#### Data records
- - - - - - -

$ cat config.mk
export PLATFORM = sky130hd
export DESIGN_NAME = roce_mem_write_gate_flat
export DESIGN_NICKNAME = d
export VERILOG_FILES = /design/src/rtl/roce_dma_pkg.sv /design/src/rtl/roce_mem_write_gate_if.sv /design/src/rtl/roce_mem_write_gate.sv /design/src/flat_wrapper.sv
export SDC_FILE = /design/constraint.sdc
export NUM_CORES = 1
export LEC_CHECK = 0
export CAP_MARGIN = 20
export CORE_AREA = 2 2 552 554
export DETAILED_ROUTE_END_ITERATION = 7
export DIE_AREA = 0 0 554 556
export DONT_BUFFER_PORTS = 1
export HOLD_SLACK_MARGIN = 0.15
export MAX_ROUTING_LAYER = met4
export PLACE_DENSITY = 0.3
export REMOVE_ABC_BUFFERS = 1
export SYNTH_ARGS = -nofsm -noshare
export SYNTH_HDL_FRONTEND = slang
export SYNTH_SLANG_ARGS = --single-unit
$ cat constraint.sdc
create_clock -name net_clk -period 3.2 [get_ports net_clk]
set_clock_uncertainty 0.2 [all_clocks]
set_input_delay 0.64 -clock net_clk [delete_from_list [all_inputs] [get_ports net_clk]]
set_output_delay 0.64 -clock net_clk [all_outputs]
set_load 0.01 [all_outputs]
$ cat src/rtl/roce_dma_pkg.sv
// Shared types and helpers for the RoCE memory-write gate.
//
// Contents:
//   mem_cmd_t   - write command layout: {len[31:0], addr[63:0]} (96 bits)
//   DATA_BYTES  - bytes per data beat (64)
//   CMD_W       - command word width (96)
//   last_keep() - final-beat byte-enable mask derived from the command length
package roce_dma_pkg;

  localparam int unsigned DATA_BYTES = 64;
  localparam int unsigned CMD_W      = 96;

  typedef struct packed {
    logic [31:0] len;
    logic [63:0] addr;
  } mem_cmd_t;

  // A length that is a whole number of beats leaves the final beat fully enabled.
  function automatic logic [DATA_BYTES-1:0] last_keep(input logic [31:0] len);
    logic [DATA_BYTES-1:0] mask;
    if (len[5:0] == 6'd0) begin
      mask = '1;
    end else begin
      mask = (64'd1 << len[5:0]) - 64'd1;
    end
    return mask;
  endfunction

endpackage

$ cat src/rtl/roce_mem_write_gate_if.sv
// Bus bundle around roce_mem_write_gate.
//
// Carries both sides of the gate:
//   s_cmd_*  / s_data_*  - command and data streams from the RoCE stack
//   m_cmd_*  / m_data_*  - command and data streams to the host DMA write channel
// Modports:
//   slave  - the gate itself (consumes s_*, produces m_*)
//   master - the surrounding environment (produces s_*, consumes m_*)
interface roce_mem_write_gate_if
  import roce_dma_pkg::*;
#(
  parameter int unsigned DATA_W = 512,
  parameter int unsigned DEST_W = 4
) ();

  logic                s_cmd_valid;
  logic                s_cmd_ready;
  logic [CMD_W-1:0]    s_cmd_data;
  logic [DEST_W-1:0]   s_cmd_dest;

  logic                s_data_valid;
  logic                s_data_ready;
  logic [DATA_W-1:0]   s_data_data;
  logic [DATA_W/8-1:0] s_data_keep;
  logic                s_data_last;

  logic                m_cmd_valid;
  logic                m_cmd_ready;
  logic [CMD_W-1:0]    m_cmd_data;
  logic [DEST_W-1:0]   m_cmd_dest;

  logic                m_data_valid;
  logic                m_data_ready;
  logic [DATA_W-1:0]   m_data_data;
  logic [DATA_W/8-1:0] m_data_keep;
  logic                m_data_last;
  logic [DEST_W-1:0]   m_data_dest;

  modport slave (
    input  s_cmd_valid, s_cmd_data, s_cmd_dest,
    input  s_data_valid, s_data_data, s_data_keep, s_data_last,
    input  m_cmd_ready, m_data_ready,
    output s_cmd_ready, s_data_ready,
    output m_cmd_valid, m_cmd_data, m_cmd_dest,
    output m_data_valid, m_data_data, m_data_keep, m_data_last, m_data_dest
  );

  modport master (
    output s_cmd_valid, s_cmd_data, s_cmd_dest,
    output s_data_valid, s_data_data, s_data_keep, s_data_last,
    output m_cmd_ready, m_data_ready,
    input  s_cmd_ready, s_data_ready,
    input  m_cmd_valid, m_cmd_data, m_cmd_dest,
    input  m_data_valid, m_data_data, m_data_keep, m_data_last, m_data_dest
  );

endinterface

$ cat src/rtl/roce_mem_write_gate.sv
// RoCE memory-write gate.
//
// Pairs each write command from the RoCE stack with its data beats, issues the
// command to the DMA write channel before any data, forwards exactly
// ceil(len/64) beats with regenerated TLAST / final-beat TKEEP, and reports
// short or long upstream bursts. Long bursts are drained; short bursts are
// terminated early and only reported.
//
// Ports:
//   net_clk    - clock
//   net_reset  - synchronous active-high reset
//   bus        - roce_mem_write_gate_if.slave (s_cmd/s_data in, m_cmd/m_data out)
//   err_short  - 1-cycle pulse: upstream TLAST arrived before the expected beat count
//   err_long   - 1-cycle pulse: expected beat count reached without upstream TLAST
//   cmd_count  - accepted commands, saturating (ROCE_WR_STATS_EN only, else 0)
//   err_count  - short+long errors, saturating (ROCE_WR_STATS_EN only, else 0)
//
// Build option: define ROCE_WR_STATS_EN to include the statistics counters.
module roce_mem_write_gate
  import roce_dma_pkg::*;
#(
  parameter int unsigned DATA_W = 512,
  parameter int unsigned DEST_W = 4
) (
  input  logic                 net_clk,
  input  logic                 net_reset,
  roce_mem_write_gate_if.slave bus,
  output logic                 err_short,
  output logic                 err_long,
  output logic [31:0]          cmd_count,
  output logic [31:0]          err_count
);

  localparam int unsigned KeepW = DATA_W / 8;

  typedef enum logic [1:0] {
    StIdle,
    StCmd,
    StData,
    StDrain
  } state_e;

  state_e             r_state;
  state_e             w_state_next;
  mem_cmd_t           r_cmd;
  mem_cmd_t           w_cmd_next;
  logic [DEST_W-1:0]  r_dest;
  logic [DEST_W-1:0]  w_dest_next;
  logic [26:0]        r_beats_left;
  logic [26:0]        w_beats_next;
  logic               r_err_short;
  logic               r_err_long;
  logic               w_err_short_next;
  logic               w_err_long_next;

  mem_cmd_t           w_s_cmd;
  logic [26:0]        w_beats_init;
  logic               w_final_beat;
  logic               w_beat_xfer;
  logic [KeepW-1:0]   w_final_keep;

  assign w_s_cmd      = mem_cmd_t'(bus.s_cmd_data);
  // 33-bit sum so len up to 2^32-1 rounds up without overflow.
  assign w_beats_init = 27'(({1'b0, w_s_cmd.len} + 33'd63) >> 6);
  assign w_final_beat = (r_beats_left == 27'd1);
  assign w_final_keep = last_keep(r_cmd.len);
  assign w_beat_xfer  = bus.s_data_valid && bus.m_data_ready;

  // Payload and ids are pure passthrough/registered fields.
  assign bus.m_data_data = bus.s_data_data;
  assign bus.m_data_dest = r_dest;
  assign bus.m_cmd_data  = r_cmd;
  assign bus.m_cmd_dest  = r_dest;

  always_ff @(posedge net_clk) begin
    if (net_reset) begin
      r_state      <= StIdle;
      r_cmd        <= '0;
      r_dest       <= '0;
      r_beats_left <= '0;
      r_err_short  <= 1'b0;
      r_err_long   <= 1'b0;
    end else begin
      r_state      <= w_state_next;
      r_cmd        <= w_cmd_next;
      r_dest       <= w_dest_next;
      r_beats_left <= w_beats_next;
      r_err_short  <= w_err_short_next;
      r_err_long   <= w_err_long_next;
    end
  end

  always_comb begin
    w_state_next     = r_state;
    w_cmd_next       = r_cmd;
    w_dest_next      = r_dest;
    w_beats_next     = r_beats_left;
    w_err_short_next = 1'b0;
    w_err_long_next  = 1'b0;

    bus.s_cmd_ready  = 1'b0;
    bus.s_data_ready = 1'b0;
    bus.m_cmd_valid  = 1'b0;
    bus.m_data_valid = 1'b0;
    bus.m_data_last  = 1'b0;
    bus.m_data_keep  = bus.s_data_keep;

    unique case (r_state)
      StIdle: begin
        bus.s_cmd_ready = 1'b1;
        if (bus.s_cmd_valid) begin
          w_cmd_next   = w_s_cmd;
          w_dest_next  = bus.s_cmd_dest;
          w_beats_next = w_beats_init;
          // Zero-length commands are consumed without any downstream traffic.
          if (w_s_cmd.len != 32'd0) begin
            w_state_next = StCmd;
          end
        end
      end

      StCmd: begin
        bus.m_cmd_valid = 1'b1;
        if (bus.m_cmd_ready) begin
          w_state_next = StData;
        end
      end

      StData: begin
        bus.m_data_valid = bus.s_data_valid;
        bus.s_data_ready = bus.m_data_ready;
        bus.m_data_last  = w_final_beat || bus.s_data_last;
        if (w_final_beat) begin
          bus.m_data_keep = w_final_keep;
        end
        if (w_beat_xfer) begin
          w_beats_next = r_beats_left - 27'd1;
          if (w_final_beat) begin
            if (bus.s_data_last) begin
              w_state_next = StIdle;
            end else begin
              w_err_long_next = 1'b1;
              w_state_next    = StDrain;
            end
          end else if (bus.s_data_last) begin
            // Early TLAST: the DMA length stays over-stated; report only.
            w_err_short_next = 1'b1;
            w_state_next     = StIdle;
          end
        end
      end

      StDrain: begin
        bus.s_data_ready = 1'b1;
        if (bus.s_data_valid && bus.s_data_last) begin
          w_state_next = StIdle;
        end
      end

      default: begin
        w_state_next = StIdle;
      end
    endcase

    // Reset wins over the combinational handshakes so an aborted burst
    // leaks nothing during the reset cycle.
    if (net_reset) begin
      bus.s_cmd_ready  = 1'b0;
      bus.s_data_ready = 1'b0;
      bus.m_cmd_valid  = 1'b0;
      bus.m_data_valid = 1'b0;
      bus.m_data_last  = 1'b0;
    end
  end

  assign err_short = r_err_short && !net_reset;
  assign err_long  = r_err_long && !net_reset;

`ifdef ROCE_WR_STATS_EN
  logic [31:0] r_cmd_count;
  logic [31:0] r_err_count;

  always_ff @(posedge net_clk) begin
    if (net_reset) begin
      r_cmd_count <= '0;
      r_err_count <= '0;
    end else begin
      if (bus.s_cmd_valid && bus.s_cmd_ready && (r_cmd_count != '1)) begin
        r_cmd_count <= r_cmd_count + 32'd1;
      end
      if ((r_err_short || r_err_long) && (r_err_count != '1)) begin
        r_err_count <= r_err_count + 32'd1;
      end
    end
  end

  assign cmd_count = r_cmd_count;
  assign err_count = r_err_count;
`else
  assign cmd_count = 32'd0;
  assign err_count = 32'd0;
`endif

endmodule
$ cat src/flat_wrapper.sv
// flat-port wrapper written by rule: the top's interface ports become plain ports
module roce_mem_write_gate_flat import roce_dma_pkg::*;
#(
  parameter int unsigned DATA_W = 512,
  parameter int unsigned DEST_W = 4
)
  (net_clk, net_reset, err_short, err_long, cmd_count, err_count, bus_s_cmd_valid, bus_s_cmd_data, bus_s_cmd_dest, bus_s_data_valid, bus_s_data_data, bus_s_data_keep, bus_s_data_last, bus_m_cmd_ready, bus_m_data_ready, bus_s_cmd_ready, bus_s_data_ready, bus_m_cmd_valid, bus_m_cmd_data, bus_m_cmd_dest, bus_m_data_valid, bus_m_data_data, bus_m_data_keep, bus_m_data_last, bus_m_data_dest);
  roce_mem_write_gate_if #(.DATA_W(DATA_W), .DEST_W(DEST_W)) bus_i ();
  input  logic net_clk;
  input  logic net_reset;
  output logic err_short;
  output logic err_long;
  output logic [31:0] cmd_count;
  output logic [31:0] err_count;
  input wire logic [$bits(bus_i.s_cmd_valid)-1:0] bus_s_cmd_valid;
  input wire logic [$bits(bus_i.s_cmd_data)-1:0] bus_s_cmd_data;
  input wire logic [$bits(bus_i.s_cmd_dest)-1:0] bus_s_cmd_dest;
  input wire logic [$bits(bus_i.s_data_valid)-1:0] bus_s_data_valid;
  input wire logic [$bits(bus_i.s_data_data)-1:0] bus_s_data_data;
  input wire logic [$bits(bus_i.s_data_keep)-1:0] bus_s_data_keep;
  input wire logic [$bits(bus_i.s_data_last)-1:0] bus_s_data_last;
  input wire logic [$bits(bus_i.m_cmd_ready)-1:0] bus_m_cmd_ready;
  input wire logic [$bits(bus_i.m_data_ready)-1:0] bus_m_data_ready;
  output wire logic [$bits(bus_i.s_cmd_ready)-1:0] bus_s_cmd_ready;
  output wire logic [$bits(bus_i.s_data_ready)-1:0] bus_s_data_ready;
  output wire logic [$bits(bus_i.m_cmd_valid)-1:0] bus_m_cmd_valid;
  output wire logic [$bits(bus_i.m_cmd_data)-1:0] bus_m_cmd_data;
  output wire logic [$bits(bus_i.m_cmd_dest)-1:0] bus_m_cmd_dest;
  output wire logic [$bits(bus_i.m_data_valid)-1:0] bus_m_data_valid;
  output wire logic [$bits(bus_i.m_data_data)-1:0] bus_m_data_data;
  output wire logic [$bits(bus_i.m_data_keep)-1:0] bus_m_data_keep;
  output wire logic [$bits(bus_i.m_data_last)-1:0] bus_m_data_last;
  output wire logic [$bits(bus_i.m_data_dest)-1:0] bus_m_data_dest;
  assign bus_i.s_cmd_valid = bus_s_cmd_valid;
  assign bus_i.s_cmd_data = bus_s_cmd_data;
  assign bus_i.s_cmd_dest = bus_s_cmd_dest;
  assign bus_i.s_data_valid = bus_s_data_valid;
  assign bus_i.s_data_data = bus_s_data_data;
  assign bus_i.s_data_keep = bus_s_data_keep;
  assign bus_i.s_data_last = bus_s_data_last;
  assign bus_i.m_cmd_ready = bus_m_cmd_ready;
  assign bus_i.m_data_ready = bus_m_data_ready;
  assign bus_s_cmd_ready = bus_i.s_cmd_ready;
  assign bus_s_data_ready = bus_i.s_data_ready;
  assign bus_m_cmd_valid = bus_i.m_cmd_valid;
  assign bus_m_cmd_data = bus_i.m_cmd_data;
  assign bus_m_cmd_dest = bus_i.m_cmd_dest;
  assign bus_m_data_valid = bus_i.m_data_valid;
  assign bus_m_data_data = bus_i.m_data_data;
  assign bus_m_data_keep = bus_i.m_data_keep;
  assign bus_m_data_last = bus_i.m_data_last;
  assign bus_m_data_dest = bus_i.m_data_dest;
  roce_mem_write_gate #(.DATA_W(DATA_W), .DEST_W(DEST_W)) u_core (.net_clk(net_clk), .net_reset(net_reset), .bus(bus_i), .err_short(err_short), .err_long(err_long), .cmd_count(cmd_count), .err_count(err_count));
endmodule
### After elaboration in Yosys (flattened, before gate mapping)

Cells that the tools add are included.

* memory bits (writable): 0
* latch bits: 0
* bits in read-only memories: 0
* word-level logic and storage cells: 66
* memories kept: 0
* input bits: 683
* register bits after elaboration: 131
* output and inout bits: 751

* multiply operators: 0
* divide/modulo/power cells: 0
* bitwise operators: 3
* muxes and demuxes: 27
* $add $sub $neg: 3
* equality and inequality tests: 10
* shifts and indexed selects: 1
* order comparisons: 0
* reduce and logical (&&, ||, !) cells: 15

Operator list (count)
* 64-bit two-way mux: 3
* 1-bit by 6-bit left shift with 64-bit output, first input constant: 1
* 64-bit by 1-bit subtractor with 64-bit output, second input constant: 1
* 27-bit two-way mux: 2
* 27-bit one-hot mux with 2 select lines: 1
* 32-bit by 6-bit adder with 33-bit output, second input constant: 1
* 32-bit nonzero test: 1
* 27-bit by 1-bit == test with 1-bit output, second input constant: 1
* 27-bit by 1-bit subtractor with 27-bit output, second input constant: 1
* 2-bit two-way mux: 8
* 1-bit two-way mux: 11
* 2-bit one-hot mux with 4 select lines: 1
* 4-bit OR reduction: 2
* 6-bit logical NOT: 1
* 2-bit by 1-bit inequality test with 1-bit output, second input constant: 3
* 6-bit AND reduction: 1
* 2-bit == test, second input constant: 2
* 1-bit logical AND: 4
* 2-bit inequality test, second input constant: 2
* 3-bit by 2-bit inequality test with 1-bit output, second input constant: 1
* 1-bit NOT: 3
* 3-bit AND reduction: 1
* 2-bit by 1-bit == test with 1-bit output, second input constant: 1
* 2-bit logical NOT: 1
* other kinds (5): 5

### Logic depth before layout (Yosys ltp)

Gate-level depths: netlist of the first run.

* depth in word-level cells: 5
* mapped depth: 12
* gate-level depth less buffers: 9

### Least setup slack after synthesis of the first run

Ideal clock, no wire load.

* path type: flip-flop to output port
* from: register u_core.r_cmd (netlist bit u_core.bus.m_cmd_data[67])
* to: output port bus_m_data_keep[12]
* path buffers: 3
* stages on the path, launching flop included: 12
* slack: -422 ps
* required time: 2360 ps
* arrival: 2782 ps
* cells stage by stage: dfxtp_1 -> clkbuf_1 -> or3_1 -> nor3_2 -> clkinv_1 -> clkbuf_1 -> ha_1 -> clkbuf_1 -> nor4_1 -> a21oi_1 -> o211ai_1 -> o21a_1

* longest elaborated chain between the ends: 5
* elaborated cells on any way between the ends: 6
* classes of those cells: add/sub: 1; shift: 1; mux: 3; reduce/logical: 1

RTL lines
* start, declared: RTL line roce_mem_write_gate.sv:45 `mem_cmd_t r_cmd;`
* start signal, assigned: RTL line roce_mem_write_gate.sv:85 `r_cmd <= w_cmd_next;`
* 1-bit by 6-bit left shift with 64-bit output: RTL line roce_dma_pkg.sv:24 `mask = (64'd1 << len[5:0]) - 64'd1;`
* 64-bit by 1-bit subtractor with 64-bit output: RTL line roce_dma_pkg.sv:24
* 64-bit two-way mux (*): RTL line roce_dma_pkg.sv:21 `if (len[5:0] == 6'd0) begin`
* 64-bit two-way mux (*): RTL line roce_mem_write_gate.sv:133 `if (w_final_beat) begin`
* 64-bit two-way mux (*): RTL line roce_mem_write_gate.sv:108 `unique case (r_state)`
* end, declared: RTL line flat_wrapper.sv:31 `output wire logic [$bits(bus_i.m_data_keep)-1:0] bus_m_data_keep;`

Mark *: on every way between the ends. The rest lies on a longest branch, timed or not.

### Worst setup path after layout of the first run

* from: register u_core.r_cmd (netlist bit u_core.bus.m_cmd_data[68])
* to: output port bus_m_data_keep[60]

The elaborated chain is that of the path after synthesis.

==> impl_metrics.ini, run 1 <==
[floorplan]
die-width_um = 554
core_area_mm2 = 0.302
start_util_pct = 4.18
die_area_mm2 = 0.308
num_rows = 202
fp.dieH_um = 556
ioPinCount = 1434

[timing]
fin_setup_tns_ns = -20.63
hold_viol_final = 0
rsz0062_at_grt = true
setup_viol = 64
worstMarginPinSlew_ns = 0.779
hold_ws_ns = 0.201
fin_crit_ns = 3.69
period_share_pct = 115
postLayoutSetupSlackWorst_ns = -0.491
max_slew_margin_pct = 48.1
slew_viol_final = 0
clock.fmax_mhz = 271

[power]
peakVddDrop_mv = 0.410
p_leak_uw = 0.00527
p_per_area_mw_per_mm2 = 350
finalPower_uw = 6420

[critical_path]
arrival_ns = 2.85
critical_path_class = reg2out
r2r-start = u_core.r_state[1]
worstSetupEndpointType = output pin
rrSetupSlack_ns = 0.36
r2r_cells = 8
critPathMaxFanout = 10
cp-startpoint = u_core.bus.m_cmd_data[68]
critPathCapture = bus_m_data_keep[60]
critPathLaunchType = flop
reg2reg_to = u_core.bus.m_cmd_data[92]
worstPathRequired_ns = 2.36

[synth]
yosysWarnings = 0
synth-seq-area-share_pct = 20.8
ys_seq_elements = 131
avgSynthCellArea_um2 = 7.16
synth-edff-count = 0
synth_area_leaders = buf_4 35%, dfxtp_1 21%, nand2_1 8.1%, a21oi_1 5.7%, nor2_1 2.7%
synth_top_area_share_pct = 34.6
synth_area_leader_cell = buf_4
async_flop_share_pct = 0
netlist-cell-type-count = 75
synth_flop_cell = dfxtp_1
syn_area_mm2 = 0.0126
syn_inst = 1762

[routing]
via_per_inst = 2.66
ant_nets = 0
drt_iter0_drc = 1390
wl_um = 387000
vias = 14700
wire_per_inst_um = 70.3
drc_errors = 0
firstDrtPassIters = 7

[clocking]
cts_root_buffer = clkbuf_16
cts_max_path_buffers = 2
clk_latency_ns = 0.50
clock-sinks = 131
cts_buffers = 17
htree_levels = 4
cts_tree = built
path_clk_slew_ns = 0.06

[global_routing]
grt_usage_pct = 25.1
grt_pass1_wl_um = 415000
overflow = 0
grt_pass1_vias = 11800
antenna_found_initial = 29
grt_max_degree = 122

[finish]
layout.cells.most_common_list = 258 x nand2_1, 135 x a21oi_1, 131 x buf_4, 125 x dfxtp_1, 95 x dlygate4sd3_1
layout_commonest_cell = nand2_1
drive_gt1_share_pct = 31.0
area_growth_pct = 45.4
fillers = 35500
nNetsFinal = 2183

[outcome]
status = finished, violations left
failed_checks = negative setup slack

[placement]
pre_cts_ws_ns = -0.522
io_buffers = 0
dp_hpwl_um = 361000
place_congestion = 1.19

[min_path]
min_path_type = in2reg

[run]
drv_cap = 0
[power breakdown]
part           total [uW]  switching, uW  internal [uW]
sequential           1910            160           1750
clock                2250           1060           1190
combinational        2260           1350            911
total                6420           2570           3850
[kinds of logic after synthesis]
logic type,synth area share [%]
mux,2.36
xor+xnor,1.18
simple gates,21.7
other cells,0.0297
compound gates,15.3
buf+inv,38.3
fa+ha+maj,0.297
flops,20.8
[stage by stage]
stage          utilization, %  area, um^2  std cells
6_report                 6.08       18400       5501
5_1_grt                  6.07       18300       5492
3_5_place_dp             4.94       14900       5325
2_1_floorplan               -        8050       1140
4_1_cts                  5.95       18000       5483
3_3_place_gp             4.94       14900       5325
[final cells by class]
type                       instances  area (um^2)  area share, %
antenna                           13         32.5          0.177
clock buffer                      17          425           2.32
clock inverter                    15          191           1.04
inverter                           9         40.0          0.218
multi-input combinational       1000         6400           34.9
sequential                       131         2630           14.3
tap                             3978         4980           27.1
timing repair buffer             338         3650           19.9
[Yosys cell counts (6+ instances only)]
cell      count
o21a_1       12
or3_1         9
nand4_1      11
nor2b_1       6
nand2b_1     16
buf_1        15
xnor2_1      12
o211ai_1     14
nor3b_1      10
nor2_1       92
a31oi_1      38
dfxtp_1     131
nor4_1       32
inv_1         7
mux2i_1      14
buf_4       581
clkbuf_1     71
or2_2        11
a211oi_1     14
mux2_2       14
or4_1         9
buf_2        12
a21oi_1     145
nand2_1     273
o21ai_0      48
nand3_1      25
nor3_1       38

- - - - - - -

#### Your objective
After locating the line with "set_input_delay 0.64 -clock" above, return that line and every later line through the one with "data beat (64)", word for word and with nothing else.

#### Exercise solution
set_input_delay 0.64 -clock net_clk [delete_from_list [all_inputs] [get_ports net_clk]]
set_output_delay 0.64 -clock net_clk [all_outputs]
set_load 0.01 [all_outputs]
$ cat src/rtl/roce_dma_pkg.sv
// Shared types and helpers for the RoCE memory-write gate.
//
// Contents:
//   mem_cmd_t   - write command layout: {len[31:0], addr[63:0]} (96 bits)
//   DATA_BYTES  - bytes per data beat (64)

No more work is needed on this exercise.